Hematopoietic stem cells (HSC) are responsible for the production of all blood cells (macrophages, lymphocytes, neutrophils, red blood cells, platelets, etc.). Many diseases (immunodeficiency, lymphocytopenia, myelodysplastic syndrome) can therefore be explained by an imbalance in this production.
Found within the bone marrow, HSCs self-renew or transform into blood cells – that is, they "differentiate" – in response to chemical signals (hormones, cytokines, etc.). These processes are strongly influenced by their environment, and in particular by contact with other cells present in the bone marrow. Nevertheless, these interactions are difficult to observe inside bones because of their opacity.

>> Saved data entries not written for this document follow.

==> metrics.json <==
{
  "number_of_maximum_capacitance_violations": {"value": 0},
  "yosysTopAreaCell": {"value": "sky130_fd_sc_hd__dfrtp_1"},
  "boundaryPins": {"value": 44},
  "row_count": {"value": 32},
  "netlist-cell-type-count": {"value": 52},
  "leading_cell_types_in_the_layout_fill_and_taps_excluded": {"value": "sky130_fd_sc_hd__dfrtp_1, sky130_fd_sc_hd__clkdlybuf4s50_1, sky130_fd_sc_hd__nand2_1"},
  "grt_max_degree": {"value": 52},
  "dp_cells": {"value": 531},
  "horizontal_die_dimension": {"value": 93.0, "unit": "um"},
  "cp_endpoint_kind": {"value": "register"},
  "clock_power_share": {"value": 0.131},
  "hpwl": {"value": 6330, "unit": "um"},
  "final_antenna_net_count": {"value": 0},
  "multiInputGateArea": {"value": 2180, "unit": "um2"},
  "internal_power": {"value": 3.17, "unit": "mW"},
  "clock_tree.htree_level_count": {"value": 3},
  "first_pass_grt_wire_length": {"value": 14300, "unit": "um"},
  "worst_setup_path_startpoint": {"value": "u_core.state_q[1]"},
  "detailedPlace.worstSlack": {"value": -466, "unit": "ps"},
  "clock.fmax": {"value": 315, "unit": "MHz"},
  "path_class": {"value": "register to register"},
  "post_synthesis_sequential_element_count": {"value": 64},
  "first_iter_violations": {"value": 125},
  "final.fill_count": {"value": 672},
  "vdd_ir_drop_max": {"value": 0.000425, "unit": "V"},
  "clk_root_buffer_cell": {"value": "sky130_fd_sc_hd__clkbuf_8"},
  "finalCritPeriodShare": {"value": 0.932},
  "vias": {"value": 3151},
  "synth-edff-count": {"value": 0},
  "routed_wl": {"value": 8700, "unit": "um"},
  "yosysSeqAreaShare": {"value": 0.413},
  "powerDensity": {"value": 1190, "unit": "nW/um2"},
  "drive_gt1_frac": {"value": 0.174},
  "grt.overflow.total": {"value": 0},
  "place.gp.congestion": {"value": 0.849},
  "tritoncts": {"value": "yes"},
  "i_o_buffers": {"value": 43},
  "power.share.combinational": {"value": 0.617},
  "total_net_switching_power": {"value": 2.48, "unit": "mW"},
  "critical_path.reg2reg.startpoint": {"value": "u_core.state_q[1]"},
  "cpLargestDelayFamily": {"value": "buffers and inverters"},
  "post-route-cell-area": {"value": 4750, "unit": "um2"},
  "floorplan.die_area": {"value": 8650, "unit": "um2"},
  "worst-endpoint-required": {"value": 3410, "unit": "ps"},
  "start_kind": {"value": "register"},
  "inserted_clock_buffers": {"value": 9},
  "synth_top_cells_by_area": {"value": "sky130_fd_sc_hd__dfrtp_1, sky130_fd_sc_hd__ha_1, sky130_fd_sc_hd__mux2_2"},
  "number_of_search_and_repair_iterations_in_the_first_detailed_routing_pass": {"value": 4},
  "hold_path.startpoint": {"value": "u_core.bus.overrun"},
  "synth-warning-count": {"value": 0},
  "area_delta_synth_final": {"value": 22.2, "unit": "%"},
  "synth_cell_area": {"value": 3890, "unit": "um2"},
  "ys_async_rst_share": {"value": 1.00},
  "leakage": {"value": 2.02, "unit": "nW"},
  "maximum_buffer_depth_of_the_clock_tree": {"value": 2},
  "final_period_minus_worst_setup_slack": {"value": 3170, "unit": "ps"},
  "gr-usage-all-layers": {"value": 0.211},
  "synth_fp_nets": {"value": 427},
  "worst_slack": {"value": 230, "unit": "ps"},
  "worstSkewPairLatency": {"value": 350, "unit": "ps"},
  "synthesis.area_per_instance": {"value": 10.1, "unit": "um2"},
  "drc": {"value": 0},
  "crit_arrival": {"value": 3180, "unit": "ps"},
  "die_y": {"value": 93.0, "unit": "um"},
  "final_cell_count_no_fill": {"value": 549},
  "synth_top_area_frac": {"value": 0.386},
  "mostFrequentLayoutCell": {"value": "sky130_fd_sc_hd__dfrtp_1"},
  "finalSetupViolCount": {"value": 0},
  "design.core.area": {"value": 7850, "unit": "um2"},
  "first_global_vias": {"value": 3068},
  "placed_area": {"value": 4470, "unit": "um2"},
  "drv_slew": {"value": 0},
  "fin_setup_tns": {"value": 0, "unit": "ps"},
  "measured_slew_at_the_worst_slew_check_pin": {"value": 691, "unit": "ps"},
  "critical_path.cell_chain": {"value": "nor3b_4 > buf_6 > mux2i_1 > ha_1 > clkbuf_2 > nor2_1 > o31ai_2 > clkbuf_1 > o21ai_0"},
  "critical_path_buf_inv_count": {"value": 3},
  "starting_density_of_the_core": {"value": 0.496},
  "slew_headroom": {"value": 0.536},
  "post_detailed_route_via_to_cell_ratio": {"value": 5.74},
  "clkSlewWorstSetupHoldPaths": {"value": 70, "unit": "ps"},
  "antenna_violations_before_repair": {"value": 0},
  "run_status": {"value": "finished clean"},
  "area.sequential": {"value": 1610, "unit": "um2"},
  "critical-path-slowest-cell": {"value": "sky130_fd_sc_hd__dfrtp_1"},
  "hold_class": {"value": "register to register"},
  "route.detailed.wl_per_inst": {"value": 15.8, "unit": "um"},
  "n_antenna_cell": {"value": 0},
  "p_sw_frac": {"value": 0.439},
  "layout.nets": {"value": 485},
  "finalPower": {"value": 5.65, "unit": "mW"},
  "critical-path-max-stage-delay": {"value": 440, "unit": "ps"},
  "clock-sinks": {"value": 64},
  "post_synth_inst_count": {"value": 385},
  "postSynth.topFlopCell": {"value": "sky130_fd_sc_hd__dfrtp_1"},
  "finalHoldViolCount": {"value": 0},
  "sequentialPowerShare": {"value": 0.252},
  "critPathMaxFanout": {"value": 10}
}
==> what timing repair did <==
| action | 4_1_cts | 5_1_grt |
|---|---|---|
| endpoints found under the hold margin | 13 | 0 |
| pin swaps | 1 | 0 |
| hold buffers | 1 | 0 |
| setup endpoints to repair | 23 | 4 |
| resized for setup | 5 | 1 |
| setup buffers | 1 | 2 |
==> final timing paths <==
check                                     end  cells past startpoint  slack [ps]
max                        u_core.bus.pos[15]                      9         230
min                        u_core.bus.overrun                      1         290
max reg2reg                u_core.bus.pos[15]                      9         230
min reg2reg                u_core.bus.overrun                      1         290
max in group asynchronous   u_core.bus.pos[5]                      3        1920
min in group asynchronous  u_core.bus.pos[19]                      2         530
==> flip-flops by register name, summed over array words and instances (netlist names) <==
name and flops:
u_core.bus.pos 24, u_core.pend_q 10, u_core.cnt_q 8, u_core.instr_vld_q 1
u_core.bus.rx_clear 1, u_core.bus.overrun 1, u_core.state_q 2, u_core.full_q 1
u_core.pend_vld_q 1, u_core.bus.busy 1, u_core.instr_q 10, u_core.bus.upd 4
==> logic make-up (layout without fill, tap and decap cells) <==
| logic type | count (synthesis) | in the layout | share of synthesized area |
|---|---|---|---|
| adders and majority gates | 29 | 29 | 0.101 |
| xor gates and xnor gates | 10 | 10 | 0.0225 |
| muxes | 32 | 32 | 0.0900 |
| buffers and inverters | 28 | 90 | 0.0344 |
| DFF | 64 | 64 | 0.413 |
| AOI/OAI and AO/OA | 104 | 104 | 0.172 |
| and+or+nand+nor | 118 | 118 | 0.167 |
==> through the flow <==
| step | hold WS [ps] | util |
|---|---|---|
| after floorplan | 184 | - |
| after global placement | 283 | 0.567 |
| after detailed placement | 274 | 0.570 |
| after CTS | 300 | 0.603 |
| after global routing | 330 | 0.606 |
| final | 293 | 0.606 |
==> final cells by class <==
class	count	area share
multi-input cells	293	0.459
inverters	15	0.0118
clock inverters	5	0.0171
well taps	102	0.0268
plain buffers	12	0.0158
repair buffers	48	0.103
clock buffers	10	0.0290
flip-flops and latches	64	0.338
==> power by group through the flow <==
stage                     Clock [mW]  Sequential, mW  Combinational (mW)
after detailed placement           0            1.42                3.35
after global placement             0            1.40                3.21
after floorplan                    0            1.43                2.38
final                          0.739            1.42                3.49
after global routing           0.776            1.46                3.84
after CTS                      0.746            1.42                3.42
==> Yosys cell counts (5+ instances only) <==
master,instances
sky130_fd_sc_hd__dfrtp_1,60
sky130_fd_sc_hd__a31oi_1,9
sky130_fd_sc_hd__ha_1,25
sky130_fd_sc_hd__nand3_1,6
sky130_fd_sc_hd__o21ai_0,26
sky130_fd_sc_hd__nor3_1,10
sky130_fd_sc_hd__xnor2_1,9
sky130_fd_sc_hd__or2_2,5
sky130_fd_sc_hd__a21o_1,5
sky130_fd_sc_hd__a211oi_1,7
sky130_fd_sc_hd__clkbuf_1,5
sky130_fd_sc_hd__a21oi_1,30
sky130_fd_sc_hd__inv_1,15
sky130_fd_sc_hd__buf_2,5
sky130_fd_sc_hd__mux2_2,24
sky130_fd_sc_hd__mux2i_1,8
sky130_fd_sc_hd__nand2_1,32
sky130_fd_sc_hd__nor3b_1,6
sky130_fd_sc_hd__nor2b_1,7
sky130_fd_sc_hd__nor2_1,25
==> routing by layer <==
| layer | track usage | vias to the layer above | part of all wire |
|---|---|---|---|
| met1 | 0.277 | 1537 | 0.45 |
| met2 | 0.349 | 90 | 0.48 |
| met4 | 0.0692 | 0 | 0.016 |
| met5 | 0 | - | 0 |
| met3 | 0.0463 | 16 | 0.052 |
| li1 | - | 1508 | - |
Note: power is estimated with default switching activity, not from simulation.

In order to overcome this problem, a team from Irig built a transparent microfluidic chip whose compartments contain the different cell types present in marrow, and injected the HSCs via microchannels. They could thus observe that the HSC move around, especially "visiting" bone cells (osteoblasts).
By zooming in on the internal structure of HSCs, the researchers found that the nucleus of undifferentiated HSCs or HSCs destined to become lymphocytes (via the lymphoid pathway) is homogeneously surrounded by cytoskeletal constituents (microtubules). In contrast, the nucleus of HSCs destined to become macrophages or dendritic cells (via the myeloid pathway) is constricted and highly deformed. In a previous publication , the biologists showed that the inner architecture of the cells directs the differentiation of HSCs.

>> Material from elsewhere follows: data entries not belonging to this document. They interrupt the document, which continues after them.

==> src/rtl/vc_input_unit.sv <==
// rtl/vc_input_unit.sv - virtual-channel router input unit with per-VC FIFOs, dimension-order routing and round-robin output
// Optional feature macro: ROUTE_CHECK_EN (head CHECK bit vs. even parity of DST; bad packets are dropped)
module vc_input_unit #(
   parameter logic [2:0] X         = 3'd0,
   parameter logic [2:0] Y         = 3'd0,
   parameter logic [2:0] Z         = 3'd0,
   parameter int          FLIT_SIZE = 64,
   parameter int          NUM_VC    = 2,
   parameter int          VC_DEPTH  = 8,
   localparam int         VCW       = $clog2(NUM_VC)
) (
   input  logic                 clk,
   input  logic                 rst,
   input  logic [FLIT_SIZE-1:0] data_in,
   input  logic                 valid_in,
   input  logic [VCW-1:0]       vc_in,
   output logic                 credit_out,
   output logic [VCW-1:0]       credit_vc,
   output logic                 out_req,
   output logic [2:0]           out_port,
   output logic [VCW-1:0]       out_vc,
   output logic [FLIT_SIZE-1:0] out_data,
   input  logic                 out_grant,
   output logic                 overflow,
   output logic [7:0]           drop_cnt
);
   localparam int AW = $clog2(VC_DEPTH);

   typedef enum logic [1:0] {S_IDLE, S_ROUTE, S_ACTIVE, S_DROP} vc_state_t;

   logic [FLIT_SIZE-1:0] mem [NUM_VC][VC_DEPTH];
   logic [AW:0]          wr_ptr [NUM_VC];
   logic [AW:0]          rd_ptr [NUM_VC];
   logic [FLIT_SIZE-1:0] front [NUM_VC];
   logic [1:0]           ftype [NUM_VC];
   logic [2:0]           route [NUM_VC];
   vc_state_t            state [NUM_VC];
   vc_state_t            state_nxt [NUM_VC];
   logic [NUM_VC-1:0]    empty, full, elig, deq, wr_ok, bad_check;
   logic [VCW-1:0]       rr_ptr, sel, lock_vc, idx;
   logic                 locked, found, granted, maint_taken;
   logic [7:0]           drop_nxt;

   // head and single share equal type bits; tail and single have bit 1 set
   function automatic logic is_head(input logic [1:0] t);
      return t[1] == t[0];
   endfunction

   function automatic logic is_last(input logic [1:0] t);
      return t[1];
   endfunction

   // dimension-order routing on the {x,y,z} destination field
   function automatic logic [2:0] calc_route(input logic [8:0] dst);
      logic [2:0] dx, dy, dz;
      dx = dst[8:6];
      dy = dst[5:3];
      dz = dst[2:0];
      if (dx > X)      return 3'd1;
      else if (dx < X) return 3'd2;
      else if (dy > Y) return 3'd3;
      else if (dy < Y) return 3'd4;
      else if (dz > Z) return 3'd5;
      else if (dz < Z) return 3'd6;
      else             return 3'd0;
   endfunction

   // per-VC FIFO status, front flit and write acceptance
   always_comb begin
      for (int v = 0; v < NUM_VC; v++) begin
         empty[v] = (wr_ptr[v] == rd_ptr[v]);
         full[v]  = (wr_ptr[v][AW] != rd_ptr[v][AW]) && (wr_ptr[v][AW-1:0] == rd_ptr[v][AW-1:0]);
         front[v] = mem[v][rd_ptr[v][AW-1:0]];
         ftype[v] = front[v][FLIT_SIZE-1 -: 2];
         elig[v]  = (state[v] == S_ACTIVE) && !empty[v];
         wr_ok[v] = valid_in && (vc_in == VCW'(v)) && (!full[v] || deq[v]);
`ifdef ROUTE_CHECK_EN
         bad_check[v] = front[v][FLIT_SIZE-12] != (^front[v][FLIT_SIZE-3 -: 9]);
`else
         bad_check[v] = 1'b0;
`endif
      end
   end

   // round-robin selection, locked onto the offered VC until it is granted
   always_comb begin
      found = 1'b0;
      sel   = '0;
      idx   = '0;
      if (locked) begin
         found = 1'b1;
         sel   = lock_vc;
      end else begin
         for (int i = 0; i < NUM_VC; i++) begin
            idx = rr_ptr + VCW'(i);
            if (!found && elig[idx]) begin
               found = 1'b1;
               sel   = idx;
            end
         end
      end
   end

   // output process: one dequeue per cycle, switch grant first, drop/discard only when nothing is offered
   always_comb begin
      out_req     = found && !rst;
      granted     = out_req && out_grant;
      deq         = '0;
      maint_taken = 1'b0;
      if (granted) begin
         deq[sel] = 1'b1;
      end else if (!out_req && !rst) begin
         for (int v = 0; v < NUM_VC; v++) begin
            if (!maint_taken && !empty[v] &&
                (state[v] == S_DROP || (state[v] == S_IDLE && !is_head(ftype[v])))) begin
               deq[v]      = 1'b1;
               maint_taken = 1'b1;
            end
         end
      end
      credit_out = |deq;
      credit_vc  = '0;
      for (int v = 0; v < NUM_VC; v++) begin
         if (deq[v]) credit_vc = VCW'(v);
      end
      out_port = out_req ? route[sel] : 3'd0;
      out_vc   = out_req ? sel : '0;
      out_data = out_req ? front[sel] : '0;
   end

   // next-state process; IDLE looks at the incoming flit when its FIFO is empty to save a cycle
   always_comb begin
      for (int v = 0; v < NUM_VC; v++) begin
         state_nxt[v] = state[v];
         case (state[v])
            S_IDLE: begin
               if (!empty[v]) begin
                  if (is_head(ftype[v])) state_nxt[v] = S_ROUTE;
               end else if (valid_in && vc_in == VCW'(v) && is_head(data_in[FLIT_SIZE-1 -: 2])) begin
                  state_nxt[v] = S_ROUTE;
               end
            end
            S_ROUTE:  state_nxt[v] = bad_check[v] ? S_DROP : S_ACTIVE;
            S_ACTIVE,
            S_DROP: begin
               if (deq[v] && is_last(ftype[v])) state_nxt[v] = S_IDLE;
            end
            default:  state_nxt[v] = S_IDLE;
         endcase
      end
   end

   // saturating count of packets rejected in ROUTE
   always_comb begin
      drop_nxt = drop_cnt;
      for (int v = 0; v < NUM_VC; v++) begin
         if (state[v] == S_ROUTE && bad_check[v] && drop_nxt != 8'hFF) drop_nxt = drop_nxt + 8'd1;
      end
   end

   // state register
   always_ff @(posedge clk) begin
      for (int v = 0; v < NUM_VC; v++) begin
         if (rst) state[v] <= S_IDLE;
         else     state[v] <= state_nxt[v];
      end
   end

   // FIFO storage, no reset needed since pointers define validity
   always_ff @(posedge clk) begin
      for (int v = 0; v < NUM_VC; v++) begin
         if (wr_ok[v]) mem[v][wr_ptr[v][AW-1:0]] <= data_in;
      end
   end

   // FIFO pointers and sticky overflow flag
   always_ff @(posedge clk) begin
      if (rst) begin
         for (int v = 0; v < NUM_VC; v++) begin
            wr_ptr[v] <= '0;
            rd_ptr[v] <= '0;
         end
         overflow <= 1'b0;
      end else begin
         for (int v = 0; v < NUM_VC; v++) begin
            if (deq[v])   rd_ptr[v] <= rd_ptr[v] + 1'b1;
            if (wr_ok[v]) wr_ptr[v] <= wr_ptr[v] + 1'b1;
            if (valid_in && vc_in == VCW'(v) && !wr_ok[v]) overflow <= 1'b1;
            if (deq[v] && state[v] == S_IDLE) overflow <= 1'b1;
         end
      end
   end

   // route registers, arbitration pointer, offer lock and drop counter
   always_ff @(posedge clk) begin
      if (rst) begin
         for (int v = 0; v < NUM_VC; v++) route[v] <= 3'd0;
         rr_ptr   <= '0;
         locked   <= 1'b0;
         lock_vc  <= '0;
         drop_cnt <= 8'd0;
      end else begin
         for (int v = 0; v < NUM_VC; v++) begin
            if (state[v] == S_ROUTE) route[v] <= calc_route(front[v][FLIT_SIZE-3 -: 9]);
         end
         locked   <= out_req && !out_grant;
         lock_vc  <= sel;
         drop_cnt <= drop_nxt;
         if (granted) rr_ptr <= sel + 1'b1;
      end
   end
endmodule

==> config.mk <==
export PLATFORM = sky130hd
export DESIGN_NAME = vc_input_unit
export DESIGN_NICKNAME = d
export VERILOG_FILES = /design/src/rtl/vc_input_unit.sv
export SDC_FILE = /design/constraint.sdc
export NUM_CORES = 1
export LEC_CHECK = 0
export ABC_AREA = 1
export BUFFER_PORTS_ARGS = -buffer_cell sky130_fd_sc_hd__buf_2
export CAP_MARGIN = 25
export CORE_ASPECT_RATIO = 1.4
export CORE_UTILIZATION = 40
export CTS_BUF_LIST = sky130_fd_sc_hd__clkbuf_4 sky130_fd_sc_hd__clkbuf_8
export CTS_CLUSTER_SIZE = 25
export DETAILED_ROUTE_END_ITERATION = 6
export GPL_TIMING_DRIVEN = 0
export PLACE_DENSITY = 0.55
export SLEW_MARGIN = 25
export SYNTH_ARGS = -nofsm -noshare
export SYNTH_HDL_FRONTEND = slang
export SYNTH_SLANG_ARGS = --single-unit
==> constraint.sdc <==
create_clock -name clk -period 9.28 [get_ports clk]
set_input_delay 1.856 -clock clk [delete_from_list [all_inputs] [get_ports clk]]
set_output_delay 1.856 -clock clk [all_outputs]
set_load 0.01 [all_outputs]
==> impl_metrics.yaml <==
power:
  p_per_area_nw_per_um2: 286.1
  p_leak_nw: 16.95
  seq_power_share_pct: 39.2
  p_sw_mw: 5.336
  clockPowerShare_pct: 26.2
  power.internal_mw: 8.673
  ir_drop_uv: 121.5
  pwr-share-comb_pct: 34.6
  sw_frac_of_total_pct: 38.09
timing:
  setup_violations: 0
  slew_viol_final: 0
  whs_ns: 0.4881
  clock_skew_ns: 0.03049
  slew_headroom_pct: 26.44
  finalSetupTns_ns: 0
  max_freq_ghz: 0.1599
  setup_ws_ns: 3.026
  rsz0062_at_grt: "no"
  fin_crit_sh_pct: 67.39
  finalCriticalPeriod_ns: 6.254
  hold_viol: 0
  worst_slew_pin_slew_ns: 1.103
cts:
  cts_tree: "done"
  htreeDepth: 4
  cts_buffers: 159
  cts_root_buffer: "clkbuf_8"
  postCtsSetupRepairBufs: 0
  ctsResizeCount: 0
  clock_path_buffers: 3
  path_clk_slew_ns: 0.07
  cts-hold-fix-buffers: 0
  cts.sinks: 1054
  insertion_delay_ns: 0.83
floorplanning:
  die_h_um: 385.9
  rows: 140
  die_width_um: 276.2
  core_um2: 104200
  io_pins: 149
  initial_core_util_pct: 40.41
  die-area_um2: 106600
logic_synthesis:
  postSynth.asyncResetShare_pct: 0
  synth_area_per_cell_um2: 12.84
  ys_types: 41
  synth_edf_count: 1046
  syn_area_um2: 42120
  yosys_warnings: 0
  seq_area_frac_synth_pct: 74.96
  ys_seq_elements: 1054
  ys.flop_type: "edfxtp_1"
  netlist_instances: 3279
final_layout:
  final_area_um2: 48970
  drive_above_1_share_pct: 15.83
  nets: 3762
  area_growth_pct: 16.26
setup_path:
  cp.depth: 8
  cp_top_family: "buffers and inverters"
  crit_top_cell: "clkbuf_1"
  crit_path_max_incr_delay_ns: 0.53
  crit_slowest_cell: "clkbuf_1"
  path_buf_inv: 5
  crit_chain: "clkbuf_1 -> inv_1 -> nand2_2 -> inv_2 -> clkbuf_1 -> o21ai_0 -> a21oi_1 -> buf_2"
  worstPathRequired_ns: 7.42
  crit_arrival_ns: 4.40
  end_kind: "primary output"
  worstRegToRegCells: 19
  crit_type: "in2out"
  critPathMaxFanout: 10
  cp-start-kind: "input port"
drt:
  first_iter_violations: 2529
  wl_per_cell_um: 24.29
  routed_via_density: 5.439
  dr.pass1.iters: 6
  wirelength_um: 125300
  drc_errors: 0
  routed-via-count: 28051
  ant_nets: 0
grt:
  grt_pass1_vias: 28047
  grt.overflow.total: 0
  grt_max_degree: 22
  antenna_found_initial: 11
  grt_pass1_wl_um: 182500
  track_usage_pct: 23.48
hold_path:
  hold_path_class: "reg2reg"
  hold_depth: 2
run_status:
  status: "finished clean"
place:
  hpwl_um: 86500
  pre_cts_slack_ns: 3.062
  postPlaceCellArea_um2: 45970
  io_buffers: 139
  gp_congestion: 0.7945
flow_run:
  cap_violations: 0
[cells in the final DEF (no fill, tap or decap), drive strengths merged]
| master | instances |
|---|---|
| o22ai | 86 |
| or2 | 1 |
| clkinvlp | 3 |
| a21oi | 234 |
| a31oi | 11 |
| a21boi | 2 |
| a32oi | 53 |
| nand2 | 725 |
| edfxtp | 1046 |
| nand3b | 1 |
| a22oi | 1 |
| buf | 337 |
| inv | 52 |
| conb | 8 |
| clkinv | 49 |
| dfxtp | 8 |
| nand3 | 190 |
| xor2 | 8 |
| ha | 4 |
| bufinv | 2 |
| diode | 6 |
| nor3 | 12 |
| xnor2 | 9 |
| nor2 | 241 |
| a32o | 53 |
| nand4 | 5 |
| clkbuf | 353 |
| nor3b | 1 |
| nor4 | 1 |
| nor4b | 1 |
| o21ai | 305 |
[metal layers]
metal	global-route usage (%)	wire length [um]	share of wire, %	vias to the layer above
met2	41.81	64770	52	963
met1	27.40	48150	38	13971
met5	0	27	0.022	-
li1	-	-	-	12871
met4	11.15	5151	4.1	4
met3	4.293	7145	5.7	242
[synthesized netlist by cell type (12+ instances only)]
library cell | count | area, um2
edfxtp_1 | 1046 | 31410
nand2_1 | 713 | 2676
o21ai_0 | 245 | 1226
a21oi_1 | 233 | 1166
nor2_1 | 231 | 867.1
nand3_1 | 185 | 925.9
clkbuf_1 | 134 | 503.0
o22ai_1 | 86 | 538.0
o21ai_1 | 60 | 300.3
a32o_1 | 53 | 530.5
a32oi_1 | 53 | 464.2
buf_2 | 45 | 225.2
inv_1 | 43 | 161.4
buf_1 | 32 | 120.1
buf_4 | 13 | 97.59
nor3_1 | 12 | 60.06
[state kept, by name, indices dropped and copies added (netlist names)]
signal and count:
state 4, locked 1, mem 1024, rr_ptr 1, route 6, wr_ptr 8
lock_vc 1, overflow 1, rd_ptr 8
[worst paths after layout]
kind | from | end | slack [ns]
max | rst | out_data[51] | 3.03
min | rr_ptr | rr_ptr | 0.49
max reg2reg | rd_ptr[0][1] | mem[0][475] | 5.41
min reg2reg | rr_ptr | rr_ptr | 0.49
[metrics by stage]
step / total power, mW / utilization [%] / cells
6_report: 14.01 / 46.98 / 5157
5_1_grt: 14.73 / 46.98 / 5155
4_1_cts: 14.11 / 46.97 / 5151
3_5_place_dp: 10.46 / 44.10 / 4877
3_3_place_gp: 10.40 / 42.72 / 4774
2_1_floorplan: 8.428 / - / 3286
[cells by family (layout without fill, tap and decap cells)]
family,after synthesis,after routing,synth area share [%]
simple gates,1178,1178,11.45
other cells,1,14,0.008904
fa+ha+maj,4,4,0.1188
xor+xnor,17,17,0.3535
flops,1054,1054,74.96
buf+inv,280,796,2.843
compound gates,745,745,10.27
[final cells by class]
cell class | count | area [um2]
timing repair buffer | 242 | 2031
buffer | 230 | 1015
antenna | 6 | 15.01
sequential | 1054 | 31570
fill | 9301 | 55260
clock buffer | 218 | 2681
clock inverter | 56 | 304.0
tap | 1349 | 1688
inverter | 50 | 190.2
multi-input combinational | 1952 | 9472
[power groups by stage]
stage | clock network [mW] | logic, mW | registers, mW
after global routing | 3.92 | 5.31 | 5.50
final | 3.67 | 4.85 | 5.49
after CTS | 3.74 | 4.88 | 5.49
after floorplan | 0 | 2.84 | 5.59
after global placement | 0 | 4.78 | 5.62
after detailed placement | 0 | 4.87 | 5.59
[worst min-delay path: stages, from the launching register on]
cell and delay (ns):
dfxtp_1 0.30, inv_1 0.08, a21oi_1 0.07
Note: power is estimated with default switching activity, not from simulation.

When HSCs come into contact with bone marrow cells, a totally unexpected phenomenon occurs: they attach themselves to the stromal cells, not only deforming but completely reorganizing their internal architecture. The center of the microtubule network (the centrosome) positions itself at the point of contact. It's as if our brain moved to our hand whenever we touched an object of interest!

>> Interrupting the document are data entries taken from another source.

--- src/rtl/maple_pkg.sv ---
// Shared types and constants for the Maple bus receiver.
package maple_pkg;

    typedef enum logic [2:0] {
        StIdle,
        StStart,
        StBitA,
        StBitB,
        StEnd
    } state_e;

    localparam int unsigned START_FALLS = 4;
    localparam int unsigned END_FALLS   = 2;

    // Bit positions inside the registered error-flag vector
    localparam int unsigned ERR_CRC = 0;
    localparam int unsigned ERR_LEN = 1;
    localparam int unsigned ERR_SEQ = 2;
    localparam int unsigned ERR_TMO = 3;

endpackage

--- src/rtl/maple_line_filter.sv ---
// Synchroniser plus deglitch filter for one Maple line; the line idles high.
module maple_line_filter #(
    parameter int unsigned SYNC_STAGES = 2,
    parameter int unsigned FILTER_LEN  = 3
) (
    input  logic clk,
    input  logic rst,
    input  logic pin,
    output logic level,
    output logic fall,
    output logic rise
);

    localparam int unsigned CW = (FILTER_LEN > 1) ? $clog2(FILTER_LEN) : 1;

    logic [SYNC_STAGES-1:0] sync_q;
    logic [CW-1:0]          cnt_q;
    logic                   filt_q;
    logic                   prev_q;
    logic                   sample;

    assign sample = sync_q[SYNC_STAGES-1];

    // cnt_q counts consecutive samples that disagree with the filtered value
    always_ff @(posedge clk) begin
        if (rst) begin
            sync_q <= '1;
            cnt_q  <= '0;
            filt_q <= 1'b1;
            prev_q <= 1'b1;
        end else begin
            sync_q <= {sync_q[SYNC_STAGES-2:0], pin};
            prev_q <= filt_q;
            if (sample == filt_q) begin
                cnt_q <= '0;
            end else if (cnt_q == CW'(FILTER_LEN - 1)) begin
                filt_q <= sample;
                cnt_q  <= '0;
            end else begin
                cnt_q <= cnt_q + CW'(1);
            end
        end
    end

    assign level = filt_q;
    assign fall  = prev_q & ~filt_q;
    assign rise  = ~prev_q & filt_q;

endmodule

To better understand this novel mechanism of HSC "polarization" on bone cells, the researchers developed a new chip comprising an array of microwells (50 µm in diameter) to allow contact between a bone marrow cell and a single HSC. The polarization of HSCs can then be observed from different angles.
This discovery, and the development of a "bone marrow on a chip" that made it possible, opens up completely new paths of research into diseases related to hematopoietic stem cell dysfunction, particularly leukemia. Do leukemic stem cells polarize normally when they come into contact with bone marrow? If not, how does this defect impact the proliferation of cancer cells? These chips will make it possible to analyze the effect of new compounds on the migration, anchoring, polarization and proliferation of stem cells and tumor cells, and thereby the identification of future drugs.